Source records
==================================================

### config.mk
export PLATFORM = sky130hd
export DESIGN_NAME = regfile_write_scheduler
export DESIGN_NICKNAME = d
export VERILOG_FILES = /design/src/rtl/regfile_write_scheduler.sv
export SDC_FILE = /design/constraint.sdc
export NUM_CORES = 1
export LEC_CHECK = 0
export ABC_AREA = 0
export CAP_MARGIN = 20
export CORE_MARGIN = 2
export CORE_UTILIZATION = 40
export CTS_BUF_LIST = sky130_fd_sc_hd__clkbuf_2 sky130_fd_sc_hd__clkbuf_4 sky130_fd_sc_hd__clkbuf_8
export CTS_CLUSTER_SIZE = 20
export DETAILED_ROUTE_END_ITERATION = 10
export HOLD_SLACK_MARGIN = 0.08
export PLACE_DENSITY = 0.79
export SYNTH_ARGS = -nofsm -noshare
export SYNTH_HDL_FRONTEND = slang
export SYNTH_SLANG_ARGS = --single-unit
export TNS_END_PERCENT = 50
### constraint.sdc
create_clock -name clk -period 2.2 [get_ports clk]
set_clock_uncertainty 0.2 [all_clocks]
set_input_delay 0.22 -clock clk [delete_from_list [all_inputs] [get_ports clk]]
set_output_delay 0.22 -clock clk [all_outputs]
set_load 0.01 [all_outputs]
<file path="src/rtl/mul_arb_pkg.sv">
// Shared types and constants for the mul_tree_arb block:
// arbiter state encoding, tree mode values and operand bundle width.
package mul_arb_pkg;

   typedef enum logic [1:0] {
      ST_RUN    = 2'b00,
      ST_DRAIN  = 2'b01,
      ST_SWITCH = 2'b10
   } state_t;

   localparam logic [1:0] MODE_0 = 2'b00;
   localparam logic [1:0] MODE_1 = 2'b01;
   localparam logic [1:0] MODE_2 = 2'b10;
   localparam logic [1:0] MODE_3 = 2'b11;

   // Four 32-bit operand pairs per bundle.
   localparam int BUNDLE_W = 128;

endpackage

</file>
<file path="src/rtl/mul_tree_arb_tag_fifo.sv">
// tag_fifo: small synchronous FIFO holding the requester index of each
// bundle in flight through the tree. Occupancy always equals the arbiter's
// in-flight count, so empty/full double as count==0 / count==DEPTH.
module tag_fifo #(
   parameter int DEPTH = 8,
   parameter int W     = 1
) (
   input  logic         clk,
   input  logic         rst,
   input  logic         i_push,
   input  logic [W-1:0] i_din,
   input  logic         i_pop,
   input  logic         i_flush,
   output logic [W-1:0] o_dout,
   output logic         o_empty,
   output logic         o_full
);

   localparam int AW = $clog2(DEPTH);

   logic [W-1:0] r_mem [DEPTH];
   logic [AW:0]  r_wr_ptr;
   logic [AW:0]  r_rd_ptr;

   assign o_empty = (r_wr_ptr == r_rd_ptr);
   assign o_full  = (r_wr_ptr[AW] != r_rd_ptr[AW]) &&
                    (r_wr_ptr[AW-1:0] == r_rd_ptr[AW-1:0]);
   assign o_dout  = r_mem[r_rd_ptr[AW-1:0]];

   // Tag storage write.
   // NOTE: the storage array has no reset; the pointers alone define which
   // entries are valid, so clearing the array would only cost flops.
   always_ff @(posedge clk) begin
      if (i_push) r_mem[r_wr_ptr[AW-1:0]] <= i_din;
   end

   // Read/write pointers; a flush drops every stored tag at once.
   // NOTE: sequential state uses non-blocking assignments so every register
   // samples the pre-edge values, independent of statement order.
   always_ff @(posedge clk or negedge rst) begin
      if (!rst) begin
         r_wr_ptr <= '0;
         r_rd_ptr <= '0;
      end else if (i_flush) begin
         r_wr_ptr <= '0;
         r_rd_ptr <= '0;
      end else begin
         if (i_push) r_wr_ptr <= r_wr_ptr + 1'b1;
         if (i_pop)  r_rd_ptr <= r_rd_ptr + 1'b1;
      end
   end

endmodule

</file>
<file path="src/rtl/mul_tree_arb.sv">
// mul_tree_arb: shares one mul_tree_bf16 tree between NREQ requesters.
// Round-robin grants within the current tree mode, drains the tree before
// any mode change, and routes each in-order tree result back to its issuer.
// Optional watchdog: define MUL_ARB_WDOG_EN to flush a stalled tree after
// TIMEOUT cycles without a completion.
module mul_tree_arb
   import mul_arb_pkg::*;
#(
   parameter int NREQ    = 2,
   parameter int DW      = 16,
   parameter int DEPTH   = 8,
   parameter int BURST   = 8,
   parameter int TIMEOUT = 64
) (
   input  logic                       clk,
   input  logic                       rst,
   input  logic [NREQ-1:0]            req_valid,
   output logic [NREQ-1:0]            req_ready,
   input  logic [2*NREQ-1:0]          req_mode,
   input  logic [BUNDLE_W*NREQ-1:0]   req_data,
   output logic [BUNDLE_W-1:0]        tree_ins,
   output logic                       tree_stb,
   output logic [1:0]                 tree_mode,
   input  logic [4*DW-1:0]            tree_out,
   input  logic [3:0]                 tree_out_stb,
   output logic [NREQ-1:0]            rsp_valid,
   output logic [4*DW-1:0]            rsp_data,
   output logic [3:0]                 rsp_stb,
   output logic                       busy,
   output logic                       err
);

   localparam int IW = $clog2(NREQ);
   localparam int CW = $clog2(DEPTH + 1);
   localparam int BW = $clog2(BURST + 1);

   state_t                r_state, w_state_next;
   logic [1:0]            r_cur_mode, r_target_mode;
   logic [CW-1:0]         r_count, w_cnt_after_cpl;
   logic [IW-1:0]         r_rr_ptr;
   logic [BW-1:0]         r_burst_cnt;
   logic                  r_err;
   logic                  r_tree_stb;
   logic [BUNDLE_W-1:0]   r_tree_ins;
   logic [NREQ-1:0]       r_rsp_valid;
   logic [4*DW-1:0]       r_rsp_data;
   logic [3:0]            r_rsp_stb;

   logic                  w_grant_found, w_mis_found;
   logic [IW-1:0]         w_grant_idx;
   logic [1:0]            w_target_mode;
   logic [BUNDLE_W-1:0]   w_sel_data;
   logic                  w_issue, w_enter_drain, w_leave_drain, w_drained;
   logic                  w_cpl, w_cpl_ok, w_spurious, w_wdog_fire;
   logic                  w_fifo_empty, w_fifo_full;
   logic [IW-1:0]         w_fifo_head;

   // Completion bookkeeping; an empty tag FIFO means nothing is in flight.
   assign w_cpl           = |tree_out_stb;
   assign w_cpl_ok        = w_cpl && !w_fifo_empty;
   assign w_spurious      = w_cpl && w_fifo_empty;
   assign w_cnt_after_cpl = r_count - CW'(w_cpl_ok);
   assign w_drained       = (w_cnt_after_cpl == '0) || w_wdog_fire;

   // Round-robin scan from the pointer: first same-mode requester to grant,
   // first other-mode requester to pick the next tree mode.
   // NOTE: every combinational output gets a default before any branch so
   // no path leaves it unassigned, which would infer a latch.
   always_comb begin
      int idx;
      idx           = 0;
      w_grant_found = 1'b0;
      w_grant_idx   = '0;
      w_sel_data    = '0;
      w_mis_found   = 1'b0;
      w_target_mode = r_cur_mode;
      for (int k = 0; k < NREQ; k++) begin
         idx = int'(r_rr_ptr) + k;
         if (idx >= NREQ) idx = idx - NREQ;
         if (req_valid[idx]) begin
            if (req_mode[2*idx +: 2] == r_cur_mode) begin
               if (!w_grant_found) begin
                  w_grant_found = 1'b1;
                  w_grant_idx   = IW'(idx);
                  w_sel_data    = req_data[BUNDLE_W*idx +: BUNDLE_W];
               end
            end else if (!w_mis_found) begin
               w_mis_found   = 1'b1;
               w_target_mode = req_mode[2*idx +: 2];
            end
         end
      end
   end

   // Next-state and issue decision.
   always_comb begin
      w_state_next  = r_state;
      w_issue       = 1'b0;
      w_enter_drain = 1'b0;
      w_leave_drain = 1'b0;
      case (r_state)
         ST_RUN: begin
            if (w_mis_found && (!w_grant_found || r_burst_cnt == BW'(BURST))) begin
               w_state_next  = ST_DRAIN;
               w_enter_drain = 1'b1;
            end else if (w_grant_found && r_count < CW'(DEPTH) &&
                         !w_fifo_full && !w_wdog_fire) begin
               w_issue = 1'b1;
            end
         end
         ST_DRAIN: begin
            if (w_drained) begin
               w_state_next  = ST_SWITCH;
               w_leave_drain = 1'b1;
            end
         end
         ST_SWITCH: w_state_next = ST_RUN;
         default:   w_state_next = ST_RUN;
      endcase
   end

   // One-hot grant toward the selected requester.
   always_comb begin
      req_ready = '0;
      if (w_issue) req_ready[w_grant_idx] = 1'b1;
   end

   // Control state: FSM, mode, in-flight count, pointer, burst, error.
   always_ff @(posedge clk or negedge rst) begin
      if (!rst) begin
         r_state       <= ST_RUN;
         r_cur_mode    <= MODE_0;
         r_target_mode <= MODE_0;
         r_count       <= '0;
         r_rr_ptr      <= '0;
         r_burst_cnt   <= '0;
         r_err         <= 1'b0;
      end else begin
         r_state <= w_state_next;
         if (w_enter_drain) r_target_mode <= w_target_mode;
         if (w_leave_drain) r_cur_mode    <= r_target_mode;
         if (w_wdog_fire) r_count <= '0;
         else             r_count <= w_cnt_after_cpl + CW'(w_issue);
         if (w_issue)
            r_rr_ptr <= (w_grant_idx == IW'(NREQ - 1)) ? '0 : w_grant_idx + 1'b1;
         if (r_state == ST_SWITCH)
            r_burst_cnt <= '0;
         else if (w_issue && r_burst_cnt != BW'(BURST))
            r_burst_cnt <= r_burst_cnt + 1'b1;
         if (w_spurious || w_wdog_fire) r_err <= 1'b1;
      end
   end

   // Registered tree issue and one-cycle response pulse.
   always_ff @(posedge clk or negedge rst) begin
      if (!rst) begin
         r_tree_stb  <= 1'b0;
         r_tree_ins  <= '0;
         r_rsp_valid <= '0;
         r_rsp_data  <= '0;
         r_rsp_stb   <= '0;
      end else begin
         r_tree_stb  <= w_issue;
         if (w_issue) r_tree_ins <= w_sel_data;
         r_rsp_valid <= '0;
         r_rsp_data  <= '0;
         r_rsp_stb   <= '0;
         if (w_cpl_ok) begin
            r_rsp_valid[w_fifo_head] <= 1'b1;
            r_rsp_data               <= tree_out;
            r_rsp_stb                <= tree_out_stb;
         end
      end
   end

`ifdef MUL_ARB_WDOG_EN
   localparam int WW = $clog2(TIMEOUT + 1);
   logic [WW-1:0] r_wdog_cnt;

   assign w_wdog_fire = (r_count != '0) && !w_cpl_ok &&
                        (r_wdog_cnt == WW'(TIMEOUT - 1));

   // Stall counter: cycles with work in flight but no completion.
   always_ff @(posedge clk or negedge rst) begin
      if (!rst)                                         r_wdog_cnt <= '0;
      else if (r_count == '0 || w_cpl_ok || w_wdog_fire) r_wdog_cnt <= '0;
      else                                               r_wdog_cnt <= r_wdog_cnt + 1'b1;
   end
`else
   assign w_wdog_fire = 1'b0;
`endif

   tag_fifo #(
      .DEPTH (DEPTH),
      .W     (IW)
   ) u_tag_fifo (
      .clk     (clk),
      .rst     (rst),
      .i_push  (w_issue),
      .i_din   (w_grant_idx),
      .i_pop   (w_cpl_ok),
      .i_flush (w_wdog_fire),
      .o_dout  (w_fifo_head),
      .o_empty (w_fifo_empty),
      .o_full  (w_fifo_full)
   );

   assign tree_stb  = r_tree_stb;
   assign tree_ins  = r_tree_ins;
   assign tree_mode = r_cur_mode;
   assign rsp_valid = r_rsp_valid;
   assign rsp_data  = r_rsp_data;
   assign rsp_stb   = r_rsp_stb;
   assign busy      = (r_count != '0) || (r_state != ST_RUN);
   assign err       = r_err;

endmodule

</file>
[config.mk]
export PLATFORM = sky130hd
export DESIGN_NAME = avmm_rr_arbiter
export DESIGN_NICKNAME = d
export VERILOG_FILES = /design/src/rtl/avmm_rr_arbiter.sv
export SDC_FILE = /design/constraint.sdc
export NUM_CORES = 1
export LEC_CHECK = 0
export BUFFER_PORTS_ARGS = -buffer_cell sky130_fd_sc_hd__buf_4
export CORE_AREA = 2 2 161 163
export DETAILED_ROUTE_END_ITERATION = 10
export DIE_AREA = 0 0 163 165
export PLACE_DENSITY_LB_ADDON = 0.05
export SLEW_MARGIN = 30
export SYNTH_ARGS = -nofsm -noshare
export SYNTH_HDL_FRONTEND = slang
export SYNTH_SLANG_ARGS = --single-unit
[constraint.sdc]
create_clock -name clk -period 3.32 [get_ports clk]
set_clock_uncertainty 0.15 [all_clocks]
set_input_delay 0.332 -clock clk [delete_from_list [all_inputs] [get_ports clk]]
set_output_delay 0.332 -clock clk [all_outputs]
set_load 0.02 [all_outputs]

==================================================

Aim of the exercise: Quote the data above from the line containing "(r_state != ST_RUN);" to the line containing "export SLEW_MARGIN = 30", inclusive, and stop.

Task response:
   assign busy      = (r_count != '0) || (r_state != ST_RUN);
   assign err       = r_err;

endmodule

</file>
[config.mk]
export PLATFORM = sky130hd
export DESIGN_NAME = avmm_rr_arbiter
export DESIGN_NICKNAME = d
export VERILOG_FILES = /design/src/rtl/avmm_rr_arbiter.sv
export SDC_FILE = /design/constraint.sdc
export NUM_CORES = 1
export LEC_CHECK = 0
export BUFFER_PORTS_ARGS = -buffer_cell sky130_fd_sc_hd__buf_4
export CORE_AREA = 2 2 161 163
export DETAILED_ROUTE_END_ITERATION = 10
export DIE_AREA = 0 0 163 165
export PLACE_DENSITY_LB_ADDON = 0.05
export SLEW_MARGIN = 30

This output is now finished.